I had to smile all the time

Quite a tme I lived in Israel, in Kfar Yerucham in the Negev We had two little children at that time. I came from Northern Germany, where - when you meet somebody and say hello, the other one looks as if a bomb exploded. "Do we know each other?!?" he askes and lookes as if you have done something wrong. But you are right. In Israel we are a family. The whole bus is interested in you, wants to know where you are going and what for. You get "etzot". Especially when you are a mother with children. They really care for you. You feel that you are at home. Just as you describe it, Lori. - Shalom lach!

(7) ruth housman, August 18, 2009 6:42 PM


I too, grew up in Toronto but here I am, in the Boston area and I love it here. It's my "home" and yes, I have been to Israel several times. I do not always find it this way with Israelis. Sometimes yes, and sometimes, no. I wish I could say whole heartedly, that my experience was yours. What you are describing is beautiful. A friend of mine has a son who went to Israel to work on a Kibbutz and study Hebrew. Being who he is, he had some difficulties and he wound up being hospitalized for his problems that were, largely, emotional. The Israelis were not about to care for him. His Mom came and got him and he was brought home. I am saying, it's not always that way. There are such stories. As for me, I loved my time, especially in Jerusalem and longed to see Safed, as I am, at heart, a mystic. I do believe that Sabras also have a kind of arrogance at times, and perhaps they should, as all cacti need to protect themselves. Yes, to family, wherever we are! I think of the entire world as family, and as for being a Jew, surely I know when I am home and at home. It's the OM in home.

(6) Efrem, August 18, 2009 6:35 PM

Feel Exactly the Same Way

I made Aliyah this past June. Grew up in Montreal, lived in Toronto and lived on the Upper West Side of New York. Living now in Israel, I really feel that everyone is my family. I met an elderly couple in the Tel Aviv area who where total strangers to me. They asked me do I have any family in Israel. I mentioned that I had family in many different cities in Israel. They then asked me if I had any family in Hadera. I replied NO. They then said to me that "We are your family in Hadera". Made me feel really good.

(5) dr.limor blockman, August 18, 2009 6:32 PM

right on the money:)

my husband is a new yorker living in israel with me currently. he couldnt get used to the "in your bussiness" issue for quite a while... its so very true! thanks lori for clarifying this matter so nicely!

(4) Anonymous, August 18, 2009 6:26 PM


You're a delight. I loved the blog.

(3) Carole Lawrence, August 18, 2009 6:24 PM

The Truth About Israel

The truth about Israel is that once you are there, you are HOME! Everyone is family and feels free to give advise and tell you how to live your life - strange to many Americans, but just think what it means. NO ONE can take a child or beat someone on the street - everyone will GET INVOLVED. It is the best thing about living in Israel. It's how you feel when you are HOME!

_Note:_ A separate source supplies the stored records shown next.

Source: an optimization exercise on an open RTL-to-GDS flow (aim: small area). Production flows keep margins and buffers that such runs may drop.
The RTL was checked by simulation tests, not by an equivalence proof against the original design.
Power is estimated from default activity; no workload was simulated.

$ cat flow/config.mk
export PLATFORM = sky130hd
export DESIGN_NAME = calendar_time_add_minutes
export DESIGN_NICKNAME = calendar_time_add_minutes
export VERILOG_FILES = /design/flow/design.v
export SDC_FILE = /design/flow/constraint.sdc
export NUM_CORES = 4
export LEC_CHECK = 0
export CAP_MARGIN = 20
export CORE_MARGIN = 2
export CORE_UTILIZATION = 40
export SLEW_MARGIN = 20
This design comes from an exercise in tuning for a short achievable clock period and few clock cycles on the open sky130 flow, not from production work. For this run, only the layout was checked, not whether the RTL still works. Power is estimated from default activity; no workload was simulated.

==> design.v <==
`default_nettype none
package cpu_pkg;
    typedef logic [31:0] word_t;       
    typedef logic [4:0]  reg_addr_t;   
    typedef logic [5:0]  opcode_t;     
    localparam opcode_t OP_RTYPE = 6'b000_000;
    localparam opcode_t OP_J     = 6'b000_010;
    localparam opcode_t OP_BEQ   = 6'b000_100;
    localparam opcode_t OP_BNE   = 6'b000_101;
    localparam opcode_t OP_ADDIU = 6'b001_001;
    localparam opcode_t OP_LW    = 6'b100_011;
    localparam opcode_t OP_SW    = 6'b101_011;
    localparam logic [5:0] FUNCT_ADDU = 6'b100_001;
    localparam logic [5:0] FUNCT_OR   = 6'b100_101;
    localparam logic [5:0] FUNCT_SLT  = 6'b101_010;
    typedef struct packed {
        opcode_t   op;
        reg_addr_t rs;
        reg_addr_t rt;
        logic [15:0] imm16;   
    } instr_t;
    typedef enum logic [1:0] {alu_add, alu_sub, alu_or, alu_slt} alu_op_e;
    typedef enum logic {src_a_pc, src_a_reg} src_a_e;
    typedef enum logic [1:0] {
        src_b_reg, src_b_four, src_b_imm, src_b_imm_shift
    } src_b_e;
    typedef enum logic [1:0] {pc_src_alu, pc_src_alu_out, pc_src_jump} pc_src_e;
    typedef struct packed {
        logic    pc_write;       
        logic    pc_write_beq;   
        logic    pc_write_bne;   
        logic    mem_read;
        logic    mem_write;
        logic    reg_write;
        logic    mem_to_reg;     
        logic    reg_dst_rd;     
        pc_src_e pc_src;
        alu_op_e alu_op;
        src_a_e  src_a;
        src_b_e  src_b;
    } ctrl_t;
endpackage
`default_nettype wire
`default_nettype none
module ks_add
#(
    parameter int W = 32
)
(
    input  wire logic [W-1:0] a,
    input  wire logic [W-1:0] b,
    input  wire logic         cin,
    output logic      [W-1:0] s,
    output logic              co
);
    localparam int LV = $clog2(W);
    logic [W-1:0] p;
    logic [W-1:0] gk [LV+1];   
    logic [W-1:0] pk [LV+1];   
    assign p      = a ^ b;
    assign pk[0]  = p;
    assign gk[0]  = (a & b) | {{(W-1){1'b0}}, p[0] & cin};
    for (genvar l = 0; l < LV; l++)
    begin : g_lv
        localparam int D = 1 << l;
        for (genvar i = 0; i < W; i++)
        begin : g_bit
            if (i >= D)
            begin : g_op
                assign gk[l+1][i] = gk[l][i] | (pk[l][i] & gk[l][i-D]);
                assign pk[l+1][i] = pk[l][i] & pk[l][i-D];
            end
            else
            begin : g_pass
                assign gk[l+1][i] = gk[l][i];
                assign pk[l+1][i] = pk[l][i];
            end
        end
    end
    assign s  = p ^ {gk[LV][W-2:0], cin};
    assign co = gk[LV][W-1];
endmodule
`default_nettype wire
`default_nettype none
module mips_cpu
#(
    parameter cpu_pkg::word_t reset_pc = '0
)
(
    input  wire logic  clk,
    input  wire logic  rst,
    input  cpu_pkg::word_t      instruction,   
    input  cpu_pkg::word_t      read_data,     
    output cpu_pkg::word_t      pc,
    output cpu_pkg::word_t      address,
    output cpu_pkg::word_t      write_data,
    output logic       mem_read,
    output logic       mem_write
);
    logic [31:0] pc_q;           
    logic        stall;          
    logic        valid_d;
    logic [31:0] ir_d;
    logic [31:0] pc4_d;
    logic        pred_d;         
    logic        pok_d;          
    logic        valid_e;
    logic [4:0]  rd_e;           
    logic        lw_e, sw_e, beq_e, bne_e, j_e, or_e, slt_e;
    logic        pred_e, pok_e;
    logic        same_e;         
    logic [31:0] a_e, b_e, c_e;  
    logic        fa_e, fb_e, fc_e;   
    logic        fl_e;           
    logic [31:0] tgt_e;
    logic [31:0] seq_e;
    logic [4:0]  rd_m;
    logic        lw_m;
    logic        sw_m;
    logic [31:0] res_m;
    logic [31:0] sd_m;
    logic [4:0]  rd_w;
    logic [31:0] val_w;
    logic [31:0] regs [32];
    logic [31:0] rvalid;
    logic        mispredict;
    logic [31:0] redir_pc;
    assign pc = pc_q;
    logic [5:0]  f_op;
    logic [4:0]  f_rs, f_rt;
    logic        f_j, f_beq, f_bne, f_pred;
    logic        f_use_rs, f_use_rt;
    logic [9:0]  f_boff;
    logic        f_co10;
    logic [31:0] f_ptgt;
    logic        f_pok;
    logic [31:0] pc_plus4;
    logic        unused_co0;
    logic        f_hazard;
    assign f_op  = instruction[31:26];
    assign f_rs  = instruction[25:21];
    assign f_rt  = instruction[20:16];
    assign f_j   = (f_op == cpu_pkg::OP_J);
    assign f_beq = (f_op == cpu_pkg::OP_BEQ);
    assign f_bne = (f_op == cpu_pkg::OP_BNE);
    assign f_pred = f_j | (f_beq & (f_rs == f_rt)) | (f_bne & (f_rs != f_rt));
    assign f_use_rs = (f_op == cpu_pkg::OP_RTYPE) | (f_op == cpu_pkg::OP_ADDIU)
                    | (f_op == cpu_pkg::OP_LW) | (f_op == cpu_pkg::OP_SW)
                    | f_beq | f_bne;
    assign f_use_rt = (f_op == cpu_pkg::OP_RTYPE) | f_beq | f_bne;
    ks_add #(.W(30)) u_pc_inc (
        .a (pc_q[31:2]), .b (30'd0), .cin (1'b1), .s (pc_plus4[31:2]), .co (unused_co0)
    );
    assign pc_plus4[1:0] = pc_q[1:0];
    ks_add #(.W(10)) u_boff (
        .a (pc_q[11:2]), .b (instruction[9:0]), .cin (1'b1), .s (f_boff), .co (f_co10)
    );
    assign f_ptgt = f_j ? {pc_q[31:28], instruction[25:0], 2'b00}
                        : {pc_q[31:12], f_boff, 2'b00};
    assign f_pok = f_j ? ~(&pc_q[27:2])
                       : (((instruction[15:10] == 6'h00) & ~f_co10)
                        | ((instruction[15:10] == 6'h3f) &  f_co10));
    assign f_hazard = valid_d & (ir_d[31:26] == cpu_pkg::OP_LW) & (ir_d[20:16] != 5'd0)
                    & ((f_use_rs & (f_rs == ir_d[20:16])) | (f_use_rt & (f_rt == ir_d[20:16])));
    always_ff @(posedge clk)
    begin
        if (rst)
        begin
            pc_q  <= reset_pc;
            stall <= 1'b0;
        end
        else
        begin
            if (mispredict)
                pc_q <= redir_pc;
            else if (stall)
                pc_q <= pc_q;
            else if (f_pred)
                pc_q <= f_ptgt;
            else
                pc_q <= pc_plus4;
            stall <= ~mispredict & ~stall & f_hazard;
        end
    end
    always_ff @(posedge clk)
    begin
        if (rst | mispredict)
            valid_d <= 1'b0;
        else if (~stall)
            valid_d <= 1'b1;
        if (~stall)
        begin
            ir_d   <= instruction;
            pc4_d  <= pc_plus4;
            pred_d <= f_pred;
            pok_d  <= f_pok;
        end
    end
    logic [5:0]  d_op;
    logic [4:0]  d_rs, d_rt, d_rd;
    logic [5:0]  d_funct;
    logic [31:0] d_imm;
    logic        d_rtype, d_addiu, d_lw, d_sw, d_beq, d_bne, d_j;
    logic [4:0]  d_dest;
    logic        d_use_imm;
    logic [29:0] d_btgt;
    logic        unused_co1;
    logic [31:0] rf_a, rf_b;
    logic [31:0] rs_val, rt_val;
    logic        e_live;
    logic        d_fa, d_fb;
    assign d_op    = ir_d[31:26];
    assign d_rs    = ir_d[25:21];
    assign d_rt    = ir_d[20:16];
    assign d_rd    = ir_d[15:11];
    assign d_funct = ir_d[5:0];
    assign d_imm   = {{16{ir_d[15]}}, ir_d[15:0]};
    assign d_rtype = (d_op == cpu_pkg::OP_RTYPE);
    assign d_addiu = (d_op == cpu_pkg::OP_ADDIU);
    assign d_lw    = (d_op == cpu_pkg::OP_LW);
    assign d_sw    = (d_op == cpu_pkg::OP_SW);
    assign d_beq   = (d_op == cpu_pkg::OP_BEQ);
    assign d_bne   = (d_op == cpu_pkg::OP_BNE);
    assign d_j     = (d_op == cpu_pkg::OP_J);
    assign d_dest    = d_rtype ? d_rd : ((d_addiu | d_lw) ? d_rt : 5'd0);
    assign d_use_imm = d_addiu | d_lw | d_sw;
    ks_add #(.W(30)) u_btgt (
        .a (pc4_d[31:2]), .b (d_imm[29:0]), .cin (1'b0), .s (d_btgt), .co (unused_co1)
    );
    always_comb
    begin
        rf_a = '0;
        rf_b = '0;
        for (int i = 1; i < 32; i++)
        begin
            rf_a = rf_a | ({32{rvalid[i] & (d_rs == 5'(i))}} & regs[i]);
            rf_b = rf_b | ({32{rvalid[i] & (d_rt == 5'(i))}} & regs[i]);
        end
    end
    always_comb
    begin
        if ((rd_m != 5'd0) && (rd_m == d_rs))
            rs_val = lw_m ? read_data : res_m;
        else if ((rd_w != 5'd0) && (rd_w == d_rs))
            rs_val = val_w;
        else
            rs_val = rf_a;
        if ((rd_m != 5'd0) && (rd_m == d_rt))
            rt_val = lw_m ? read_data : res_m;
        else if ((rd_w != 5'd0) && (rd_w == d_rt))
            rt_val = val_w;
        else
            rt_val = rf_b;
    end
    assign e_live = valid_e & (rd_e != 5'd0);
    assign d_fa   = e_live & (rd_e == d_rs);
    assign d_fb   = e_live & (rd_e == d_rt);
    always_ff @(posedge clk)
    begin
        if (rst | mispredict | stall | ~valid_d)
            valid_e <= 1'b0;
        else
            valid_e <= 1'b1;
        rd_e   <= d_dest;
        lw_e   <= d_lw;
        sw_e   <= d_sw;
        beq_e  <= d_beq;
        bne_e  <= d_bne;
        j_e    <= d_j;
        or_e   <= d_rtype & (d_funct == cpu_pkg::FUNCT_OR);
        slt_e  <= d_rtype & (d_funct == cpu_pkg::FUNCT_SLT);
        pred_e <= pred_d;
        pok_e  <= pok_d;
        same_e <= (ir_d[15:0] == 16'd0);
        a_e <= rs_val;
        b_e <= d_use_imm ? d_imm : rt_val;
        c_e <= rt_val;
        fa_e <= d_fa & ~lw_e;
        fb_e <= d_fb & ~lw_e & ~d_use_imm;
        fc_e <= d_fb & ~lw_e;
        fl_e <= d_fb & lw_e;
        tgt_e <= d_j ? {pc4_d[31:28], ir_d[25:0], 2'b00} : {d_btgt, 2'b00};
        seq_e <= pc4_d;
    end
    logic [31:0] op_a, op_b, op_c, sd;
    logic [31:0] alu;
    logic        eq, taken;
    assign op_a = fa_e ? res_m : a_e;
    assign op_b = fb_e ? res_m : b_e;
    assign op_c = fc_e ? res_m : c_e;
    assign sd   = fl_e ? read_data : op_c;   
    logic [31:0] sum, diff;
    logic        unused_co3, unused_co4;
    logic        lt;
    ks_add #(.W(32)) u_add (
        .a (op_a), .b (op_b), .cin (1'b0), .s (sum), .co (unused_co3)
    );
    ks_add #(.W(32)) u_sub (
        .a (op_a), .b (~op_b), .cin (1'b1), .s (diff), .co (unused_co4)
    );
    assign lt = (op_a[31] ^ op_b[31]) ? op_a[31] : diff[31];
    always_comb
    begin
        if (or_e)
            alu = op_a | op_b;
        else if (slt_e)
            alu = {31'd0, lt};
        else
            alu = sum;
    end
    assign eq    = (op_a == op_c);
    assign taken = j_e | (beq_e & eq) | (bne_e & ~eq);
    assign mispredict = valid_e & ~(same_e & ~j_e) & (taken ? ~(pred_e & pok_e) : pred_e);
    assign redir_pc   = taken ? tgt_e : seq_e;
    always_ff @(posedge clk)
    begin
        if (rst)
        begin
            rd_m <= 5'd0;
            lw_m <= 1'b0;
            sw_m <= 1'b0;
        end
        else
        begin
            rd_m <= valid_e ? rd_e : 5'd0;
            lw_m <= valid_e & lw_e;
            sw_m <= valid_e & sw_e;
        end
        res_m <= alu;
        sd_m  <= sd;
    end
    assign address    = res_m;
    assign write_data = sd_m;
    assign mem_read   = lw_m;
    assign mem_write  = sw_m;
    always_ff @(posedge clk)
    begin
        if (rst)
            rd_w <= 5'd0;
        else
            rd_w <= rd_m;
        val_w <= lw_m ? read_data : res_m;
    end
    for (genvar i = 1; i < 32; i++)
    begin : g_reg
        always_ff @(posedge clk)
        begin
            if (rd_w == 5'(i))
                regs[i] <= val_w;
        end
    end
    always_ff @(posedge clk)
    begin
        if (rst)
            rvalid <= '0;
        else if (rd_w != 5'd0)
            rvalid[rd_w] <= 1'b1;
    end
endmodule
`default_nettype wire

(2) Rivka, August 18, 2009 6:19 PM

Not in America

Lori, your experiences in large cities in America, where people are "not in your business" is exactly 180 degrees from what it is in smaller cities and especially smaller towns. The size of the area, not the country, is what seems to determine how close strangers are to you. I've found the same to be true in France and South Africa.

(1) Eben, August 17, 2009 6:53 PM


What a positive way to see life and be involved in life,I'd rather have someone tell me whats wrong than sit in ignorance which prevails much of society. WAY TO GO!